`config.mk`:
```
export PLATFORM = sky130hd
export DESIGN_NAME = audio_clk_div
export DESIGN_NICKNAME = d
export VERILOG_FILES = /design/src/rtl/audio_clk_div.sv
export SDC_FILE = /design/constraint.sdc
export NUM_CORES = 1
export LEC_CHECK = 0
export BUFFER_PORTS_ARGS = -buffer_cell sky130_fd_sc_hd__buf_2
export CORE_MARGIN = 2
export CORE_UTILIZATION = 56
export DETAILED_ROUTE_END_ITERATION = 8
export PLACE_DENSITY = 0.79
export SLEW_MARGIN = 40
export SYNTH_ARGS = -nofsm -noshare
export SYNTH_HDL_FRONTEND = slang
export SYNTH_SLANG_ARGS = --single-unit
```
`constraint.sdc`:
```
create_clock -name clk -period 3.3 [get_ports clk]
set_input_delay 0.165 -clock clk [delete_from_list [all_inputs] [get_ports clk]]
set_output_delay 0.165 -clock clk [all_outputs]
set_load 0.05 [all_outputs]
```
`src/rtl/audio_clk_div.sv`:
```
module audio_clk_div #(
  parameter int DIV_W = 6
) (
  input  logic             clk,
  input  logic             rst_n,
  input  logic             src_sel,
  input  logic             pclk_tick,
  input  logic             gclk_tick,
  input  logic [DIV_W-1:0] mck_div,
  input  logic [DIV_W-1:0] sck_div,
  input  logic             mck_out_en,
  input  logic             cmd_start,
  input  logic             cmd_stop,
  output logic             running,
  output logic             mck_out,
  output logic             mck_tick,
  output logic             sck_out,
  output logic             sck_tick
);
  localparam int NDIV = 2;

  logic             src_tick;
  logic             run_q;
  logic             start_now;
  logic [DIV_W-1:0] n_q   [NDIV];
  logic [DIV_W-1:0] cnt_q [NDIV];
  logic             out_q [NDIV];
  logic             tick_q[NDIV];

  assign src_tick  = src_sel ? gclk_tick : pclk_tick;
  assign start_now = cmd_start & ~cmd_stop & ~run_q;

  always_ff @(posedge clk) begin
    if (!rst_n)        run_q <= 1'b0;
    else if (cmd_stop) run_q <= 1'b0;
    else if (cmd_start) run_q <= 1'b1;
  end

  for (genvar i = 0; i < NDIV; i++) begin : g_div
    logic [DIV_W-1:0] div_in;
    assign div_in = (i == 0) ? mck_div : sck_div;

    always_ff @(posedge clk) begin
      if (!rst_n) begin
        n_q[i]    <= '0;
        cnt_q[i]  <= '0;
        out_q[i]  <= 1'b0;
        tick_q[i] <= 1'b0;
      end else if (!run_q || cmd_stop) begin
        cnt_q[i]  <= '0;
        out_q[i]  <= 1'b0;
        tick_q[i] <= 1'b0;
        if (start_now) n_q[i] <= div_in;
      end else if (n_q[i] == '0) begin
        out_q[i]  <= src_tick;
        tick_q[i] <= src_tick;
      end else begin
        tick_q[i] <= 1'b0;
        if (src_tick) begin
          if (cnt_q[i] == n_q[i] - DIV_W'(1)) begin
            cnt_q[i]  <= '0;
            out_q[i]  <= ~out_q[i];
            tick_q[i] <= ~out_q[i];
          end else begin
            cnt_q[i] <= cnt_q[i] + DIV_W'(1);
          end
        end
      end
    end
  end

  assign running  = run_q;
  assign mck_out  = out_q[0]  & mck_out_en;
  assign mck_tick = tick_q[0] & mck_out_en;
  assign sck_out  = out_q[1];
  assign sck_tick = tick_q[1];
endmodule

```
==> results of run 1 <==
[through the flow]
step / hold WS, ns / cells / power (mW) / worst slack (ns)
finish: 0.0991 / 213 / 0.720 / 0.878
global route: 0.0944 / 213 / 0.756 / 0.741
CTS: 0.105 / 213 / 0.724 / 0.873
detailed placement: 0.442 / 205 / 0.527 / 0.877
global placement: 0.390 / 205 / 0.521 / 0.938
floorplan: 0.281 / 150 / 0.498 / 1.01
[cell usage in the layout (no fill, tap or decap), types with 2 or more instances in the layout]
master | netlist | final
nor2b_1 | 4 | 4
buf_2 | 0 | 24
o21ai_0 | 5 | 4
inv_1 | 7 | 7
nand3b_1 | 2 | 2
nor3_1 | 6 | 6
edfxtp_1 | 26 | 26
ha_1 | 5 | 5
nand3_1 | 4 | 4
clkbuf_4 | 0 | 5
and3_1 | 3 | 3
a31oi_1 | 3 | 3
clkbuf_1 | 1 | 3
a21oi_1 | 3 | 3
dfxtp_1 | 3 | 3
nor2_1 | 19 | 19
xnor2_1 | 12 | 12
and2_1 | 15 | 15
xor2_1 | 8 | 8
or3_1 | 5 | 5
nand2_1 | 3 | 3
o211ai_1 | 3 | 3
and3b_1 | 2 | 2
[power by group through the flow]
stage	Clock [mW]	Sequential (mW)	Combinational, mW
finish	0.201	0.429	0.0889
floorplan	0	0.436	0.0629
global route	0.224	0.432	0.0994
CTS	0.205	0.429	0.0898
detailed placement	0	0.438	0.0893
global placement	0	0.436	0.0848
[sequential cells by signal, indices dropped and copies added (netlist names)]
name / cells
out_q: 2
cnt_q: 12
n_q: 12
running: 1
tick_q: 2
[worst max-delay path, delay by kind of cell, from the launching register on]
family	cells	cell delay (ns)
flops	1	0.46
simple gates	3	1.03
compound gates	2	0.65
[cells by family (layout without fill, tap and decap cells)]
family	count (synthesis)	count (layout)	share of synthesized area [%]
compound gates	21	21	9.20
fa+ha+maj	5	5	3.86
xor+xnor	20	20	10.8
other cells	1	1	0.232
buf+inv	8	40	1.85
flops	29	29	51.9
simple gates	65	65	21.5
mux	1	1	0.618
[metal layers]
metal,vias up,share of wire (%)
met5,-,0
met4,0,1.5
met3,6,6.0
met2,36,46
met1,519,46
li1,595,-
[layout make-up]
class / count / area (um^2) / area share, %
Tap cell: 31 / 38.8 / 2.12
Inverter: 7 / 26.3 / 1.44
Sequential cell: 29 / 841 / 45.9
Clock buffer: 8 / 48.8 / 2.67
Timing Repair Buffer: 25 / 128 / 6.97
Multi-Input combinational cell: 113 / 748 / 40.9
[final timing paths]
check	startpoint	end	slack, ns	cells after the start
max reg2reg	n_q[0][2]	out_q[0]	0.88	5
min	cmd_start	running	0.1	3
min reg2reg	running	running	0.53	2
max	n_q[0][2]	out_q[0]	0.88	5
==> results.json, run 1 <==
{
  "pwr-share-clk_pct": 28.0,
  "layout-drive-gt1-share_pct": 18.1,
  "nFillCells": 224,
  "min_period_ns": 2.42,
  "cts_root_buf": "clkbuf_4",
  "fin_crit_sh_pct": 73.4,
  "grt_max_degree": 13,
  "drc": 0,
  "gp_congestion": 0.820,
  "h-tree-depth": 2,
  "drtIter0Drc": 29,
  "worstSetupPathType": "flip-flop to flip-flop",
  "synthTopCellsByCount": "edfxtp_1 (26), nor2_1 (19), and2_1 (15)",
  "pin_count": 25,
  "netlist_area_um2": 1620,
  "fp.dieW_um": 57.8,
  "leakage_nw": 0.737,
  "port_buffers": 24,
  "wl_um": 2780,
  "synthFlopType": "edfxtp_1",
  "cts_tree": "yes",
  "area_growth_pct": 13.1,
  "yosysSeqAreaShare_pct": 51.9,
  "synth-edff-count": 26,
  "hold_viol": 0,
  "diodes": 0,
  "grtUsageMet3_pct": 6.92,
  "finalNetCount": 206,
  "min_path_type": "input pin to flip-flop",
  "path_max_fanout": 6,
  "switching_share_pct": 24.9,
  "cp-start-kind": "flip-flop",
  "synth_top_area_share_pct": 48.2,
  "grt_overflow_total": 0,
  "yosys-top-cells-area": "edfxtp_1 (48%), xnor2_1 (6.5%), and2_1 (5.8%)",
  "finalSetupTns_ns": 0,
  "fp-row-count": 19,
  "yosysWarnings": 0,
  "cp.arrival_ns": 2.45,
  "place_area_um2": 1780,
  "cts_buffers": 5,
  "synth_area_leader_cell": "edfxtp_1",
  "viasPerCell": 5.43,
  "ir_drop_uv": 311,
  "synthArstFlopShare_pct": 0,
  "initial_utilization_pct": 58.7,
  "die_h_um": 57.8,
  "synth_fp_nets": 175,
  "dieArea_um2": 3340,
  "switching_power_mw": 0.179,
  "required_ns": 3.33,
  "cp_slowest_cell": "or4_1",
  "combPwrFrac_pct": 12.4,
  "use_met1_pct": 22.2,
  "status": "completed",
  "power_density_nw_per_um2": 393,
  "antenna_found_initial": 0,
  "clk_pin_slew_ns": 0.08,
  "worstPathCellList": "or4_1, or3_1, a2111oi_2, nand2_1, o211ai_1",
  "slew_violations": 0,
  "postLayoutCellArea_um2": 1830,
  "antenna_left": 0,
  "place_hpwl_um": 2240,
  "core_um2": 2760,
  "postCtsHoldBufs": 0,
  "grt_pass1_wl_um": 4730,
  "synth.most_common_cell": "edfxtp_1",
  "worstMarginPinSlew_ns": 0.522,
  "synth.avg_cell_area_um2": 10.8,
  "relSlewSlack_pct": 64.9,
  "first_pass_iters": 4,
  "busiest_layer": "met2",
  "cts.repair.resized": 0,
  "grt_pass1_vias": 1133,
  "max-cap-violations": 0,
  "internal_power_mw": 0.540,
  "grt_usage_pct": 19.1,
  "postCtsSetupBuffers": 0,
  "wl_per_cell_um": 13.0,
  "setup_viol_count_final": 0,
  "cp-end-kind": "flip-flop",
  "synth_cell_types": 32,
  "clock-skew-final_ns": 0.0120,
  "num_vias": 1156,
  "clock.fmax_mhz": 413,
  "fin_util_pct": 66.4,
  "use_met2_pct": 33.0,
  "postSynthCellCount": 150,
  "cts_sinks": 29,
  "synth-seq-cells": 29,
  "slowest_delay_ns": 0.56,
  "seqPwrFrac_pct": 59.7,
  "cts_buffer_depth": 2,
  "worstSkewPairLatency_ns": 0.33,
  "rsz0062_at_grt": "no"
}
No activity file was read; power rests on OpenSTA's default activity.
==> inputs of run 2 (changes only) <==
CORE_UTILIZATION = 50   (was 56)
PLACE_DENSITY = 0.74   (was 0.79)
clock period = 2.1 ns   (was 3.3 ns; I/O delays follow)
==> run 2 against run 1 <==
The run now ends with negative setup slack left. Via count increased by 3.6%. Core utilization is 3.3 points lower. Fmax increased by 10%. Power rose by 60%. Clock-buffer cell count is 2 lower. Global-route usage fell by 2.0 points. Clock power is 56% higher. Critical endpoint is now cnt_q[0][3]. Largest cell class unchanged.
==> results.json, run 2 (synthesis results as in run 1) <==
{
  "status": "finished with violations",
  "violations": "negative setup slack",
  "power_density_nw_per_um2": 592,
  "rsz0062_at_grt": "yes",
  "fp-row-count": 20,
  "cts_buffer_depth": 2,
  "cp-end-kind": "flip-flop",
  "ir_drop_uv": 362,
  "finalNetCount": 214,
  "leakage_nw": 0.785,
  "drtIter0Drc": 20,
  "pin_count": 25,
  "required_ns": 2.18,
  "reg_top3": "cnt_q x12, n_q x12",
  "port_buffers": 24,
  "min_path_type": "input pin to flip-flop",
  "first_pass_iters": 4,
  "cts_buffers": 5,
  "grt_overflow_total": 0,
  "hold_end": "running",
  "setup_slack_ns": -0.0983,
  "wl_met1_um": 1310,
  "area_growth_pct": 19.9,
  "setup_viol_count_final": 9,
  "slowest_delay_ns": 0.55,
  "cts_tree": "yes",
  "worstSetupPathType": "flip-flop to flip-flop",
  "finalSetupTns_ns": -0.820,
  "slew_violations": 0,
  "worstHoldPathCells": 3,
  "initial_utilization_pct": 52.6,
  "relSlewSlack_pct": 64.3,
  "hold_viol": 0,
  "cp.arrival_ns": 2.28,
  "place_ws_ns": -0.109,
  "clock-skew-final_ns": 0.00410,
  "diodes": 0,
  "cp-start-kind": "flip-flop",
  "core_um2": 3080,
  "cp_slowest_cell": "or4_4",
  "cts_root_buf": "clkbuf_4",
  "layout-drive-gt1-share_pct": 25.8,
  "setup.worst_path.start": "n_q[0][1]",
  "min_period_ns": 2.20,
  "antenna_left": 0,
  "grt_pass1_vias": 1053,
  "final_common_cell": "edfxtp_1",
  "min-delay-start": "cmd_start",
  "max-cap-violations": 0,
  "wl_um": 2750,
  "clk_pin_slew_ns": 0.09,
  "dieArea_um2": 3710,
  "met3WireLength_um": 183,
  "path_max_fanout": 6,
  "reg2reg_slack_ns": -0.1,
  "top_layer_used": "met4",
  "r2r_end": "cnt_q[0][3]",
  "timing.rr.start": "n_q[0][1]",
  "viasPerCell": 5.12,
  "num_vias": 1198,
  "worstSkewPairLatency_ns": 0.32,
  "worstPathCellList": "or4_4, or3_4, a2111oi_4, a211o_2, nor2_1",
  "drc": 0,
  "grt_max_degree": 13,
  "die_h_um": 60.9,
  "fp.dieW_um": 60.9,
  "mostFrequentLayoutCells": "edfxtp_1 (26), buf_2 (24), nor2_1 (17)",
  "place_hpwl_um": 2160,
  "dr_wl_met2_um": 1230,
  "grt_usage_pct": 17.1,
  "wl_per_cell_um": 11.7,
  "gp_congestion": 0.741,
  "postCtsHoldBufs": 0,
  "h-tree-depth": 2,
  "cts_sinks": 29,
  "antenna_found_initial": 0,
  "rr_worst_depth": 5,
  "fin_crit_sh_pct": 105,
  "grt_pass1_wl_um": 4530,
  "worstMarginPinSlew_ns": 0.532,
  "clock.fmax_mhz": 455
}
run 2: changes by cell type in the layout (fill, tap and decap cells not counted), sizes merged:
cell	delta
buf	+8
clkinv	+2
clkbuf	-2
****************
• _Task statement_: Determine the number of lines in the entries above where the string "synthesis" appears. Answer with the number alone.

• _Response to this exercise_: 2